* INFORMATION GIVEN:
*** Block opens ***

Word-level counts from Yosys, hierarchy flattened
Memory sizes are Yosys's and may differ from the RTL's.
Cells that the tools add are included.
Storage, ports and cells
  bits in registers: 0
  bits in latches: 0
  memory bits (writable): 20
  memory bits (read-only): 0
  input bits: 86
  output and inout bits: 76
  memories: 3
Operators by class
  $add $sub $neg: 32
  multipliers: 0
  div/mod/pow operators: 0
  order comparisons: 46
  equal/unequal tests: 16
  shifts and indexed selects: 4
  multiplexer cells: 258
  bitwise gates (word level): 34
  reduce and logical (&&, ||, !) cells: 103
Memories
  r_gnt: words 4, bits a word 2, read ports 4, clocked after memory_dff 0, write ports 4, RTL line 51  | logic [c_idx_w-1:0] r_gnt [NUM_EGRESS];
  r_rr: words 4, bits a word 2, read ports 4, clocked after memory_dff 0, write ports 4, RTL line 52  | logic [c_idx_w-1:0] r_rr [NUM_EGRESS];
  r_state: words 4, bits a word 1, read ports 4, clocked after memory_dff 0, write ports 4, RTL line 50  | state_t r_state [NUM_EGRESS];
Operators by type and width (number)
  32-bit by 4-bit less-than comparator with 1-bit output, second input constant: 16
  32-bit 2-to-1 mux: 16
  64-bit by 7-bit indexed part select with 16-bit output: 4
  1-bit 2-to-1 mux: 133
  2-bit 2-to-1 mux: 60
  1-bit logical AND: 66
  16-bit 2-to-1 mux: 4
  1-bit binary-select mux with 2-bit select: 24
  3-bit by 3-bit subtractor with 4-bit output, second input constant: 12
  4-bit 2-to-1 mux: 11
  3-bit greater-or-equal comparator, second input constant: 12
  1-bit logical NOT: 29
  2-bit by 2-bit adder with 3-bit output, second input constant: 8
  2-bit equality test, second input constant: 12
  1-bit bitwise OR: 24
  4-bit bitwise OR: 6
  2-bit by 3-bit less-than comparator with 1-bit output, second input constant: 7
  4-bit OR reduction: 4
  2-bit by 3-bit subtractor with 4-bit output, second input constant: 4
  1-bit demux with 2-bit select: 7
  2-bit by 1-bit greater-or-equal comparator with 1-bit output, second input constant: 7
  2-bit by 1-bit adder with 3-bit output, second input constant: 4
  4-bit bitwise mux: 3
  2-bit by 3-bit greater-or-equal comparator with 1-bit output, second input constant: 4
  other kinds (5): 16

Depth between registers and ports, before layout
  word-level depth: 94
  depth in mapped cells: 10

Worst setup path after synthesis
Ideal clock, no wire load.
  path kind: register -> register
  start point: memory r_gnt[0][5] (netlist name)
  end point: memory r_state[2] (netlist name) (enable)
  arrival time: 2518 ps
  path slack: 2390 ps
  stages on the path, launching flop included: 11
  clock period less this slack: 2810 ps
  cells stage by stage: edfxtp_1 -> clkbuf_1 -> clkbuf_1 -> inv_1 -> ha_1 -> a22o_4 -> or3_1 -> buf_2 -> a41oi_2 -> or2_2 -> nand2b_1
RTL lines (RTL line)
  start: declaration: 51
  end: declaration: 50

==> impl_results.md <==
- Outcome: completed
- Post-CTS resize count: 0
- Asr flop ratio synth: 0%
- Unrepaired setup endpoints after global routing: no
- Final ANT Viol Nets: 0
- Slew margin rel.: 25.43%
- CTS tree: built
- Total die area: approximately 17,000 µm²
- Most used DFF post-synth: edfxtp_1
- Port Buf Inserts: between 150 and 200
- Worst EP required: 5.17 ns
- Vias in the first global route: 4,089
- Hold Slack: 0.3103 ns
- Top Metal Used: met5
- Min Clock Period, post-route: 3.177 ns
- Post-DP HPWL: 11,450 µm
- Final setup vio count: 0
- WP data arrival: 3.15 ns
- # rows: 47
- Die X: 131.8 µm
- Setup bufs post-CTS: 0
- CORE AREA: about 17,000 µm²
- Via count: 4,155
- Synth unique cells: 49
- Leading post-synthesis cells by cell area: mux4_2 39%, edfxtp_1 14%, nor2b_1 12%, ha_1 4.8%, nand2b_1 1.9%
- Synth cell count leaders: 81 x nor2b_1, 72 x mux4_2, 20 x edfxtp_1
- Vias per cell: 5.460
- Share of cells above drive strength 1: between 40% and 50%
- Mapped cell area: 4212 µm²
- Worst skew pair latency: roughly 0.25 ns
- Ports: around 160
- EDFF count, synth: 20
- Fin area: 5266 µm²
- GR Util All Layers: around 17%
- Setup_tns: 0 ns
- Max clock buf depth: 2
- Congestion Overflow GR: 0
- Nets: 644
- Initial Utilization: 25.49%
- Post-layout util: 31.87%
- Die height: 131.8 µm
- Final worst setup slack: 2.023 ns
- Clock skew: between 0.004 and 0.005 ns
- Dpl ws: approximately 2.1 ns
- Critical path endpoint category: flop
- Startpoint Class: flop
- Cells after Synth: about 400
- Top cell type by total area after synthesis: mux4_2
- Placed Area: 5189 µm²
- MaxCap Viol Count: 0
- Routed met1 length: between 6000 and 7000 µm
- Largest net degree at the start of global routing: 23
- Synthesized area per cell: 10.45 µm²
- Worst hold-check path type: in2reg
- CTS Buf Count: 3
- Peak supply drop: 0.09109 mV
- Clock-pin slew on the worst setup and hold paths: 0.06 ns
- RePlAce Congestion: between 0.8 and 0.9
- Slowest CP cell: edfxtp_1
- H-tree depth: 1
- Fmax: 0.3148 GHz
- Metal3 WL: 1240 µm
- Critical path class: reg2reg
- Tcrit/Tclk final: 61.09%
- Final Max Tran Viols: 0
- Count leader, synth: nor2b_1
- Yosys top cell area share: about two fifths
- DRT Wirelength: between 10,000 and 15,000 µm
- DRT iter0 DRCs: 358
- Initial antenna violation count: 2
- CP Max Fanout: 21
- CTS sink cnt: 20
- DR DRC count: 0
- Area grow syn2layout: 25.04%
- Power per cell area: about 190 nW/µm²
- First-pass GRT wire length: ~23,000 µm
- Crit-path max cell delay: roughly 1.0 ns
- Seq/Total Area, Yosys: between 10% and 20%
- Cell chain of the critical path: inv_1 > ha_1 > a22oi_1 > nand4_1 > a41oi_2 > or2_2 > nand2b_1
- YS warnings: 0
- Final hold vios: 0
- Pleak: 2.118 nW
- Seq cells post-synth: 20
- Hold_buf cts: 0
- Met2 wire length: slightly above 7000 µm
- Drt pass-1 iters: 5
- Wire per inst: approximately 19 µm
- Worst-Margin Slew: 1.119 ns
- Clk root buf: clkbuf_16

*** Block closes ***

Go through the listing above and find each line containing the string "skew"; copy those lines.

- Worst skew pair latency: roughly 0.25 ns
- Clock skew: between 0.004 and 0.005 ns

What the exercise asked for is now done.